Business

Piercing the Corporate Veil – The Case of the Dubai World

While Dubai World is struggling with massive debt payments, particularly for its subsidiary Nakheel PJSC, its debt holders are in conflict over how to enforce payment obligations. Under the Nakheel sukuk (sharia-compliant bond), if Nakheel defaults on its debt, the lenders would simply foreclose on the sukuk’s secured assets. Considering that Dubai did not have a proven foreclosure law prior to the sukuk repayment date of December 14, 2009, it would be a monumental task to complete a foreclosure, particularly against a company controlled by the Ruler of Dubai. Furthermore, given the value of the underlying assets, which are much less than half the value when the sukuk was issued, it would be best if banks did not take over land that is currently undeveloped and burdened with massive claims by contractors, consultants and suppliers. .

Although it is a practical (and naive) impossibility to enforce against the Dubai sovereign’s personal claims for Nakheel’s debt, the often-cited but rarely applied legal principle of “piercing the corporate veil” deserves scrutiny. Nakheel is a private limited company under Dubai law. Its original share capital was paid for by Dubai World and the developable land was gifted by Sheikh Mohammad to begin Nakheel’s ambitious agenda. Nakheel leveraged this land, along with accounts receivable from the sale of development parcels and real estate, into a massive real estate conglomerate.
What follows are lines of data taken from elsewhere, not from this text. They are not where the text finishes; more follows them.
## config.mk

```make
export PLATFORM = sky130hd
export DESIGN_NAME = vidx_load_seq
export DESIGN_NICKNAME = d
export VERILOG_FILES = /design/src/rtl/vls_pkg.sv /design/src/rtl/vls_skip_scan.sv /design/src/rtl/vls_elem_ctr.sv /design/src/rtl/vls_operand_path.sv /design/src/rtl/vidx_load_seq.sv
export SDC_FILE = /design/constraint.sdc
export NUM_CORES = 1
export LEC_CHECK = 0
export CAP_MARGIN = 5
export CORE_UTILIZATION = 25
export CTS_CLUSTER_DIAMETER = 80
export DETAILED_ROUTE_END_ITERATION = 10
export DONT_BUFFER_PORTS = 1
export HOLD_SLACK_MARGIN = 0.12
export SLEW_MARGIN = 15
export SYNTH_ARGS = -nofsm -noshare
export SYNTH_HDL_FRONTEND = slang
export SYNTH_SLANG_ARGS = --single-unit
```

## constraint.sdc

```tcl
create_clock -name clk -period 3.74 [get_ports clk]
set_input_delay 0.748 -clock clk [delete_from_list [all_inputs] [get_ports clk]]
set_output_delay 0.748 -clock clk [all_outputs]
set_load 0.02 [all_outputs]
```

## src/rtl/vls_pkg.sv

```systemverilog
// Package: shared state encoding and lane indices for the indexed load sequencer.
// Assumes: nothing beyond IEEE 1800-2017.
package vls_pkg;

    // Sequencer states
    typedef enum logic [2:0] {
        ST_IDLE = 3'd0,
        ST_SKIP = 3'd1,
        ST_READ = 3'd2,
        ST_REQ  = 3'd3,
        ST_WAIT = 3'd4,
        ST_FIN  = 3'd5
    } vls_state_e;

    // Lane numbering for the three element counters
    localparam int LANE_BASE = 0;
    localparam int LANE_OFS  = 1;
    localparam int LANE_DST  = 2;
    localparam int NLANE     = 3;

endpackage

```

## src/rtl/vls_skip_scan.sv

```systemverilog
// Module: finds the first enabled predicate position at or above a start index.
// Assumes: for a scalar lane the start index passes through unchanged; when no
// enabled position remains, the result is NE, which lies at or beyond any legal VL.
module vls_skip_scan #(
    parameter int NE = 8,
    parameter int CW = $clog2(NE + 1)
) (
    input  logic [NE-1:0] mask_i,
    input  logic [CW-1:0] from_i,
    input  logic          is_vec_i,
    output logic [CW-1:0] pos_o
);
    // Priority search from the top down so that the lowest match wins
    always_comb begin
        pos_o = is_vec_i ? CW'(NE) : from_i;
        if (is_vec_i) begin
            for (int b = NE - 1; b >= 0; b--) begin
                if (mask_i[b] && (CW'(b) >= from_i)) pos_o = CW'(b);
            end
        end
    end
endmodule

```

## src/rtl/vls_elem_ctr.sv

```systemverilog
// Module: one element counter with predicate skipping (base, offset or destination).
// Assumes: clear, skip and step are mutually exclusive strobes from the sequencer;
// step is issued only for an element that lay below VL.
module vls_elem_ctr #(
    parameter int NE = 8,
    parameter int CW = $clog2(NE + 1)
) (
    input  logic          clk,
    input  logic          rst_n,
    input  logic          clear_i,
    input  logic          skip_i,
    input  logic          step_i,
    input  logic          is_vec_i,
    input  logic [NE-1:0] mask_i,
    output logic [CW-1:0] cnt_o
);
    logic [CW-1:0] cnt_q;
    logic [CW-1:0] skip_pos;

    vls_skip_scan #(.NE(NE), .CW(CW)) u_scan (
        .mask_i  (mask_i),
        .from_i  (cnt_q),
        .is_vec_i(is_vec_i),
        .pos_o   (skip_pos)
    );

    // Counter update: clear on start, jump on skip, advance on vector step
    always_ff @(posedge clk) begin
        if (!rst_n)               cnt_q <= '0;
        else if (clear_i)         cnt_q <= '0;
        else if (skip_i)          cnt_q <= skip_pos;
        else if (step_i && is_vec_i) cnt_q <= cnt_q + CW'(1);
    end

    assign cnt_o = cnt_q;

    // a scalar lane never leaves position 0
    a_r5_scalar_holds: assert property (@(posedge clk) disable iff (!rst_n)
        !is_vec_i |-> (cnt_q == '0));

    // a step only follows an element that lay inside the mask range
    a_r6_step_in_range: assert property (@(posedge clk) disable iff (!rst_n)
        step_i |-> (cnt_q < CW'(NE)));
endmodule

```

## src/rtl/vls_operand_path.sv

```systemverilog
// Module: register-number generation for both read ports and the write port,
// plus the effective-address register.
// Assumes: the register file reads combinationally in the same cycle.
module vls_operand_path #(
    parameter int XLEN = 64,
    parameter int RW   = 5,
    parameter int CW   = 4
) (
    input  logic            clk,
    input  logic            rst_n,
    input  logic            capture_i,
    input  logic [RW-1:0]   base_reg_i,
    input  logic [RW-1:0]   ofs_reg_i,
    input  logic [RW-1:0]   dst_reg_i,
    input  logic            base_vec_i,
    input  logic            ofs_vec_i,
    input  logic            dst_vec_i,
    input  logic [CW-1:0]   cnt_i_i,
    input  logic [CW-1:0]   cnt_k_i,
    input  logic [CW-1:0]   cnt_j_i,
    input  logic [XLEN-1:0] rfa_data_i,
    input  logic [XLEN-1:0] rfb_data_i,
    output logic [RW-1:0]   rfa_addr_o,
    output logic [RW-1:0]   rfb_addr_o,
    output logic [RW-1:0]   wb_idx_o,
    output logic [XLEN-1:0] ea_o
);
    logic [XLEN-1:0] ea_q;

    // Vector operands offset their register number by their counter
    always_comb begin
        rfa_addr_o = base_vec_i ? (base_reg_i + RW'(cnt_i_i)) : base_reg_i;
        rfb_addr_o = ofs_vec_i  ? (ofs_reg_i  + RW'(cnt_k_i)) : ofs_reg_i;
        wb_idx_o   = dst_vec_i  ? (dst_reg_i  + RW'(cnt_j_i)) : dst_reg_i;
    end

    // Effective address: wrapping sum of the two operands, held for the request
    always_ff @(posedge clk) begin
        if (!rst_n)         ea_q <= '0;
        else if (capture_i) ea_q <= rfa_data_i + rfb_data_i;
    end

    assign ea_o = ea_q;
endmodule

```

## src/rtl/vidx_load_seq.sv

```systemverilog
// Module: top of the predicated indexed vector load sequencer.
// Assumes: vl_i never exceeds NE; memory returns exactly one response per
// accepted request; register file reads are combinational.
module vidx_load_seq
    import vls_pkg::*;
#(
    parameter int NE   = 8,
    parameter int RW   = 5,
    parameter int XLEN = 64,
    localparam int CW  = $clog2(NE + 1)
) (
    input  logic            clk,
    input  logic            rst_n,
    input  logic            start_i,
    input  logic [CW-1:0]   vl_i,
    input  logic [NE-1:0]   src_mask_i,
    input  logic [NE-1:0]   dst_mask_i,
    input  logic            base_vec_i,
    input  logic            ofs_vec_i,
    input  logic            dst_vec_i,
    input  logic [RW-1:0]   base_reg_i,
    input  logic [RW-1:0]   ofs_reg_i,
    input  logic [RW-1:0]   dst_reg_i,
    output logic [RW-1:0]   rfa_addr_o,
    input  logic [XLEN-1:0] rfa_data_i,
    output logic [RW-1:0]   rfb_addr_o,
    input  logic [XLEN-1:0] rfb_data_i,
    output logic            mem_req_valid_o,
    input  logic            mem_req_ready_i,
    output logic [XLEN-1:0] mem_req_addr_o,
    input  logic            mem_rsp_valid_i,
    input  logic [XLEN-1:0] mem_rsp_data_i,
    output logic            wb_en_o,
    output logic [RW-1:0]   wb_addr_o,
    output logic [XLEN-1:0] wb_data_o,
    output logic            busy_o,
    output logic            done_o
);
    vls_state_e      state_q, state_d;
    logic [CW-1:0]   vl_q;
    logic [NE-1:0]   smask_q, dmask_q;
    logic [NLANE-1:0] vec_q;
    logic [RW-1:0]   base_reg_q, ofs_reg_q, dst_reg_q;
    logic            wb_en_q;
    logic [RW-1:0]   wb_addr_q;
    logic [XLEN-1:0] wb_data_q;

    logic            take_start, do_skip, do_step, do_capture, out_of_range, all_scalar;
    logic [NE-1:0]   lane_mask [NLANE];
    logic [CW-1:0]   lane_cnt  [NLANE];
    logic [RW-1:0]   wb_idx;
    logic [XLEN-1:0] ea;

    assign take_start = (state_q == ST_IDLE) && start_i;
    assign do_skip    = (state_q == ST_SKIP);
    assign do_step    = (state_q == ST_WAIT) && mem_rsp_valid_i;
    assign all_scalar = (vec_q == '0);

    // Any counter at or past VL ends the run
    always_comb begin
        out_of_range = 1'b0;
        for (int l = 0; l < NLANE; l++) begin
            if (lane_cnt[l] >= vl_q) out_of_range = 1'b1;
        end
    end
    assign do_capture = (state_q == ST_READ) && !out_of_range;

    // Lane predicate selection: base and offset follow the source mask
    assign lane_mask[LANE_BASE] = smask_q;
    assign lane_mask[LANE_OFS]  = smask_q;
    assign lane_mask[LANE_DST]  = dmask_q;

    // One counter per lane
    for (genvar l = 0; l < NLANE; l++) begin : g_lane
        vls_elem_ctr #(.NE(NE), .CW(CW)) u_ctr (
            .clk     (clk),
            .rst_n   (rst_n),
            .clear_i (take_start),
            .skip_i  (do_skip),
            .step_i  (do_step),
            .is_vec_i(vec_q[l]),
            .mask_i  (lane_mask[l]),
            .cnt_o   (lane_cnt[l])
        );
    end

    vls_operand_path #(.XLEN(XLEN), .RW(RW), .CW(CW)) u_opnd (
        .clk       (clk),
        .rst_n     (rst_n),
        .capture_i (do_capture),
        .base_reg_i(base_reg_q),
        .ofs_reg_i (ofs_reg_q),
        .dst_reg_i (dst_reg_q),
        .base_vec_i(vec_q[LANE_BASE]),
        .ofs_vec_i (vec_q[LANE_OFS]),
        .dst_vec_i (vec_q[LANE_DST]),
        .cnt_i_i   (lane_cnt[LANE_BASE]),
        .cnt_k_i   (lane_cnt[LANE_OFS]),
        .cnt_j_i   (lane_cnt[LANE_DST]),
        .rfa_data_i(rfa_data_i),
        .rfb_data_i(rfb_data_i),
        .rfa_addr_o(rfa_addr_o),
        .rfb_addr_o(rfb_addr_o),
        .wb_idx_o  (wb_idx),
        .ea_o      (ea)
    );

    // Configuration capture on an accepted start
    always_ff @(posedge clk) begin
        if (!rst_n) begin
            vl_q <= '0; smask_q <= '0; dmask_q <= '0; vec_q <= '0;
            base_reg_q <= '0; ofs_reg_q <= '0; dst_reg_q <= '0;
        end else if (take_start) begin
            vl_q       <= vl_i;
            smask_q    <= src_mask_i;
            dmask_q    <= dst_mask_i;
            vec_q      <= {dst_vec_i, ofs_vec_i, base_vec_i};
            base_reg_q <= base_reg_i;
            ofs_reg_q  <= ofs_reg_i;
            dst_reg_q  <= dst_reg_i;
        end
    end

    // Next-state logic of the element sequencer
    always_comb begin
        state_d = state_q;
        unique case (state_q)
            ST_IDLE: if (start_i) state_d = ST_SKIP;
            ST_SKIP: state_d = ST_READ;
            ST_READ: state_d = out_of_range ? ST_FIN : ST_REQ;
            ST_REQ:  if (mem_req_ready_i) state_d = ST_WAIT;
            ST_WAIT: if (mem_rsp_valid_i) state_d = all_scalar ? ST_FIN : ST_SKIP;
            ST_FIN:  state_d = ST_IDLE;
            default: state_d = ST_IDLE;
        endcase
    end

    // State register
    always_ff @(posedge clk) begin
        if (!rst_n) state_q <= ST_IDLE;
        else        state_q <= state_d;
    end

    // Registered write-back of each response
    always_ff @(posedge clk) begin
        if (!rst_n) begin
            wb_en_q <= 1'b0; wb_addr_q <= '0; wb_data_q <= '0;
        end else begin
            wb_en_q <= do_step;
            if (do_step) begin
                wb_addr_q <= wb_idx;
                wb_data_q <= mem_rsp_data_i;
            end
        end
    end

    assign mem_req_valid_o = (state_q == ST_REQ);
    assign mem_req_addr_o  = ea;
    assign wb_en_o         = wb_en_q;
    assign wb_addr_o       = wb_addr_q;
    assign wb_data_o       = wb_data_q;
    assign busy_o          = (state_q != ST_IDLE);
    assign done_o          = (state_q == ST_FIN);

    // a pending request keeps its valid and address
    a_r1_req_hold: assert property (@(posedge clk) disable iff (!rst_n)
        mem_req_valid_o && !mem_req_ready_i |=> mem_req_valid_o && $stable(mem_req_addr_o));

    // an accepted request is not followed at once by another
    a_r8_one_outstanding: assert property (@(posedge clk) disable iff (!rst_n)
        mem_req_valid_o && mem_req_ready_i |=> !mem_req_valid_o);

    // in an all-scalar run the write-back coincides with the end
    a_r7_scalar_single: assert property (@(posedge clk) disable iff (!rst_n)
        wb_en_o && all_scalar |-> done_o);

    // done lasts exactly one cycle
    a_r9_done_pulse: assert property (@(posedge clk) disable iff (!rst_n)
        done_o |=> !done_o);

    // a start while busy leaves the captured configuration alone
    a_r10_cfg_held: assert property (@(posedge clk) disable iff (!rst_n)
        busy_o && start_i |=> $stable(dst_reg_q) && $stable(vl_q) && $stable(vec_q));

    // an idle block issues no request
    a_r11_idle_quiet: assert property (@(posedge clk) disable iff (!rst_n)
        !busy_o |-> !mem_req_valid_o);
endmodule

```

# Word-level counts from Yosys, hierarchy flattened
# Cells that the tools add are included.
[op_classes]
eq_ne = 8
n_mux = 48
order_cmp = 27
reduce_logical = 39
add_sub_neg = 7
n_bitwise = 1
[ops]
columns = ["cell", "n"]
rows = [
  ["$mux 4", 36],
  ["$add 64x64->64", 1],
  ["$ge 3x4->1 const A", 12],
  ["$logic_and 1x1->1", 30],
  ["$ge 1x4->1 const A", 6],
  ["$ge 2x4->1 const A", 6],
  ["$add 5x4->5", 3],
  ["$mux 3", 5],
  ["$mux 5", 3],
  ["$pmux 3 s5", 1],
  ["$add 4x1->4 const B", 3],
  ["$ge 4x4->1", 3],
  ["$eq 3x2->1 const B", 2],
  ["$eq 3x3->1 const B", 2],
  ["$logic_not 3->1", 2],
  ["$reduce_bool 2->1", 3],
  ["$ne 2x2->1 const B", 2],
  ["$eq 3x1->1 const B", 1],
  ["$mux 1", 3],
  ["$reduce_and 3->1", 1],
  ["$reduce_bool 3->1", 1],
  ["$ne 2x1->1 const B", 1],
  ["$reduce_or 2->1", 1],
  ["$logic_not 1->1", 1],
  ["$not 1->1", 1],
]
[totals]
elab_cells = 145
ff_bits = 187
output_inout_bits = 147
input_bits = 235

# Logic depth before layout (Yosys ltp)
# Gate-level depths: netlist (run 1).
[depth]
ltp_word = 12
ltp_mapped = 14
mapped_depth_nobuf = 12

# By module
# A second synthesis (run 1) with hierarchy kept.
[unflattened]
cells_unflattened = 1541
hier_area_um2 = 12369.4
[by_module_without_submodules]
columns = ["mod", "instances", "area_per_inst_um2", "cells_per_inst", "seq_area_each_um2"]
rows = [
  ["vls_operand_path", 1, 6676.4, 845, 1281.2],
  ["vidx_load_seq", 1, 4450.5, 525, 2222.1],
  ["vls_elem_ctr", 3, 211.5, 24, 80.1],
  ["vls_skip_scan", 3, 202.7, 33, 0.0],
]

# Worst setup path after synthesis (run 1)
# OpenSTA, ideal clock, no wires.
[synth_path]
kind = "in2reg"
start = "input port rfa_data_i[0]"
end = "register u_opnd.ea_q[56], in the netlist u_opnd.ea_o[56]"
t_required_ns = 3.676
setup_slack_ns = 0.352
setup_ns = 0.064
n_path_buf = 0
cell_stages = 12
arrival_time_ns = 3.324
cell_sequence = "ha_1 > fa_1 > a21oi_1 > o211ai_1 > a21oi_1 > o21ai_1 > nand4_1 > o21ai_1 > a2111oi_2 > nor3_1 > or4_1 > nand4_1"
[synth_between]
elab_chain_len = 1
[synth_rtl]
columns = ["item", "line", "text"]
rows = [
  ["start, declared", "vidx_load_seq.sv:25", "input logic [XLEN-1:0] rfa_data_i,"],
  ["$add 64x64->64", "vls_operand_path.sv:40", "else if (capture_i) ea_q <= rfa_data_i + rfb_data_i;"],
  ["end signal, assigned", "vls_operand_path.sv:40", ""],
  ["end, declared", "vls_operand_path.sv:28", "logic [XLEN-1:0] ea_q;"],
]
# No other way between the ends.
# A chain may end at the register's enable or synchronous reset.

# Worst setup path after layout (run 1)
[layout_path]
start = "input port rfa_data_i[17]"
end = "register u_opnd.ea_q[61], in the netlist u_opnd.ea_o[61]"
# The elaborated chain is that of the path after synthesis.

==> impl_metrics.csv, run 1 <==
group,metric,value,unit
run_status,status,"finished, final reports clean",
clock_tree,clk_latency,0.49,ns
clock_tree,cts_resized,0,
sta,max_slew_margin,28.3,%
synth,synth_edf_count,0,
routing,first_pass_iters,5,
synth,synth_cell_types,65,
sta,final.setup.worst_slack,0.393,ns
setup_path,cp_slowest_cell,"or3_1",
clock_tree,clk_pin_slew,0.09,ns
clock_tree,cts_root_buffer,"clkbuf_16",
setup_path,cp-start-kind,"primary input",
routing,viasPerCell,5.21,
synth,ys_seq_area_share,31.7,%
finish,final_area,13000,um^2
setup_path,endpoint,"u_opnd.ea_o[61]$_SDFFE_PN0N_",
synth,synth_flop_cell,"dfxtp_1",
clock_tree,clockBufferDepth,2,
floorplanning,design.core.area,46600,um^2
floorplanning,die_area,48100,um^2
synth,synth_cells,1593,
sta,slew_viol_final,0,
worst_hold_path,hp-class,"primary input to flop",
pwr,p_leak,4.72,nW
routing,drc,0,
floorplanning,initial_core_util,25.4,%
place,portBuffers,0,
place,placed_cell_area,12400,um^2
synth,synth_warnings,0,
routing,drtAntennaViolNets,0,
floorplanning,die_height,219,um
sta,setup_violations,0,
clock_tree,cts_setup_buffers,0,
place,gp_congestion,0.894,
sta,fmax,0.299,GHz
floorplanning,die_w,219,um
synth,syn_area,11800,um^2
sta,tightest_slew,1.07,ns
setup_path,path_max_fanout,6,
setup_path,cpMostUsedCell,"a31o_2",
place,dp_hpwl,31400,um
setup_path,path_depth,11,
grt,grt_pass1_vias,10229,
setup_path,cp.arrival,3.73,ns
routing,wl,40700,um
sta,finClkSkew,0.0186,ns
grt,grt_use_total,16.3,%
floorplanning,io-pin-count,382,
setup_path,r2r-end,"u_opnd.ea_o[61]$_SDFFE_PN0N_",
finish,area_growth,9.95,%
setup_path,path_cells,"ha_1, nand4_1, or3_1, a2111oi_0, buf_4, o31ai_1, o21ai_1, a31o_2, a31o_2, a211oi_1, a311o_1",
sta,period_share,89.5,%
sta,fin_tns_setup,0,ns
setup_path,path_class,"primary input to flop",
finish,layout_commonest_cell,"nand2_1",
finish,nNetsFinal,1874,
synth,async_reset_ff_share,0,%
routing,via_count,11262,
grt,grt_pass1_wl,59700,um
finish,final_cell_mix,"nand2_1, a21oi_1, dfxtp_1",
grt,grt_max_degree,81,
setup_path,cp.required,4.12,ns
pwr,total_power,5.16,mW
setup_path,r2r_cells,10,
synth,syn_avg_cell_area,7.42,um^2
synth,synth-seq-cells,187,
sta,hold_slack,0.379,ns
grt,antenna_found_initial,8,
place,place_ws,-0.0709,ns
routing,routedWlPerCell,18.8,um
sta,fin_crit,3.35,ns
setup_path,critPathTopFamily,"compound AO/OA/AOI/OAI gates",
synth,mappedNetlistNets,1928,
clock_tree,ctsHoldBuffers,0,
finish,fill_cells,5037,
pwr,peakVddDrop,0.000334,V
grt,grt_overflow,0,
clock_tree,htreeDepth,4,
sta,rsz0062_at_grt,"false",
sta,finalHoldViolations,0,
pwr,power_density,397,nW/um^2
floorplanning,rows,79,
routing,drt_iter0_markers,752,
finish,drive_gt1_share,4.51,%
setup_path,worstSetupEndpointType,"flop",
flow_run,drv_cap,0,
setup_path,r2r_setup_slack,0.63,ns
setup_path,cp_slowest_stage_delay,0.47,ns
setup_path,critPathBufInv,1,
setup_path,crit_start,"rfa_data_i[17]",
clock_tree,cts_buffers,17,
clock_tree,clock_sinks,187,
clock_tree,cts_tree,"done",
registers in the layout, indices dropped and copies added (netlist names), named ones only:
signal	flops
wb_addr_o	5
dmask_q	8
dst_reg_q	5
smask_q	8
vec_q	3
base_reg_q	5
wb_en_o	1
vl_q	4
u_opnd.ea_o	64
state_q	3
ofs_reg_q	5
wb_data_o	64
per-stage QoR:
| stage | util, % | cells |
|---|---|---|
| 6_report | 27.9 | 2162 |
| 3_5_place_dp | 26.6 | 2127 |
| 5_1_grt | 27.9 | 2158 |
| 4_1_cts | 27.9 | 2158 |
| 3_3_place_gp | 26.6 | 2127 |
| 2_1_floorplan | - | 1593 |
final cells by class:
type	instances	area [um^2]	share of cell area (%)
diodes	4	10.0	0.0770
clock buffers	19	453	3.49
clock inverters	12	151	1.17
inverters	55	209	1.61
multi-input cells	1261	7540	58.0
flip-flops and latches	187	3740	28.8
well taps	607	759	5.85
repair buffers	17	128	0.982
report_power, final:
| part | total, mW | switching, mW | internal [mW] |
|---|---|---|---|
| clock | 1.93 | 0.949 | 0.985 |
| combinational | 1.09 | 0.678 | 0.413 |
| sequential | 2.13 | 0.0867 | 2.04 |
| total | 5.16 | 1.71 | 3.44 |
worst min path at each step:
stage	end	cells past startpoint	slack, ns	from
2_1_floorplan	dmask_q[6]$_SDFFE_PN0P_	2	0.43	dmask_q[6]$_SDFFE_PN0P_
3_3_place_gp	vl_q[1]$_SDFFE_PN0P_	2	0.45	vl_q[1]$_SDFFE_PN0P_
3_5_place_dp	smask_q[7]$_SDFFE_PN0P_	2	0.45	smask_q[7]$_SDFFE_PN0P_
4_1_cts	wb_data_o[20]$_SDFFE_PN0P_	2	0.33	mem_rsp_data_i[20]
5_1_grt	wb_data_o[20]$_SDFFE_PN0P_	2	0.33	mem_rsp_data_i[20]
6_report	ofs_reg_q[4]$_SDFFE_PN0P_	2	0.38	ofs_reg_i[4]
cell usage after synthesis, drive strengths merged, types with 16 or more instances:
cell type / number / share of area [%]
nor2: 86 / 2.7
a21boi: 25 / 1.6
and2: 27 / 1.5
xnor2: 48 / 3.6
nand2: 342 / 11
nand4: 26 / 1.4
nor3: 17 / 0.72
dfxtp: 187 / 32
a21oi: 220 / 9.3
o21ai: 102 / 4.3
a21o: 26 / 1.7
nand3: 39 / 1.7
o211ai: 16 / 1.0
ha: 96 / 10
xor2: 21 / 1.6
inv: 55 / 1.7
clkbuf: 83 / 2.6
metal layers:
metal / track usage (%) / routed length (um)
met1: 20.6 / 17800
met2: 25.5 / 18800
met3: 6.11 / 3200
met4: 4.61 / 723
met5: 0 / 88
cells by family after synthesis:
kind of cell,Yosys count,synth area share [%]
compound gates,485,24.6
flops,187,31.7
simple gates,597,22.2
buf+inv,145,4.70
mux,10,0.911
xor+xnor,69,5.11
fa+ha+maj,100,10.8
Note: power is estimated with default switching activity, not from simulation.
To raise capital, Nakheel entered the international financial markets and borrowed more than $ 5 billion.

However, Sheikh Mohammed did not operate Nakheel as a separate legal entity through which he could only exercise shareholder control from the point of owning the parent corporation of Dubai World (a corporation created by decree of the Ruler). Instead, His Highness often made management decisions as the ultimate shareholder (part of the “transparency” issue facing creditors) without corporate resolutions and without Nakheel’s best interests in mind. As an example, during 2007 when Jumeirah Park, a primarily villa project with approximately 2,000 villas for sale, was launched, Sheikh Mohammed ordered Nakheel’s head of sales and marketing to transfer 300 villas to his five children, 60 villas each. In addition to assuming the construction costs of the villas, Nakheel was ordered to buy back 150 villas at the full launch price. Taking into account the value of the villas at the time of transfer, construction costs, and loss income, the transaction value was approximately $ 300,000,000. This transaction financed his son’s companies such as United Holdings and Zabeel Investments. It in no way benefited Nakheel and harmed Nakheel’s financial position. Additionally, many of the development parcels on Palm Jumeirah Crescent were also donated to entities owned by the children of the Sheikh, or those with favored status. As the sale value of each of the parcels was AED 100,000,000, the total of gifted parcels exceeded $ 100,000,000.

If the same transaction were to conclude and we removed His Highness and his children from the equation, wouldn’t a creditor at least attempt to break through the corporate veil and seek compensation against the shareholder for the values ​​of the underlying transfers? Such action, if successful, will bring the shareholder’s other assets into the equation. In this case, the crown jewels of Dubai. Under UAE business law, can management or shareholders acting in the role of management be personally liable for the debts of a company? In certain situations, the answer is yes. However, this situation worries the sovereign and changes the nature of legal analysis.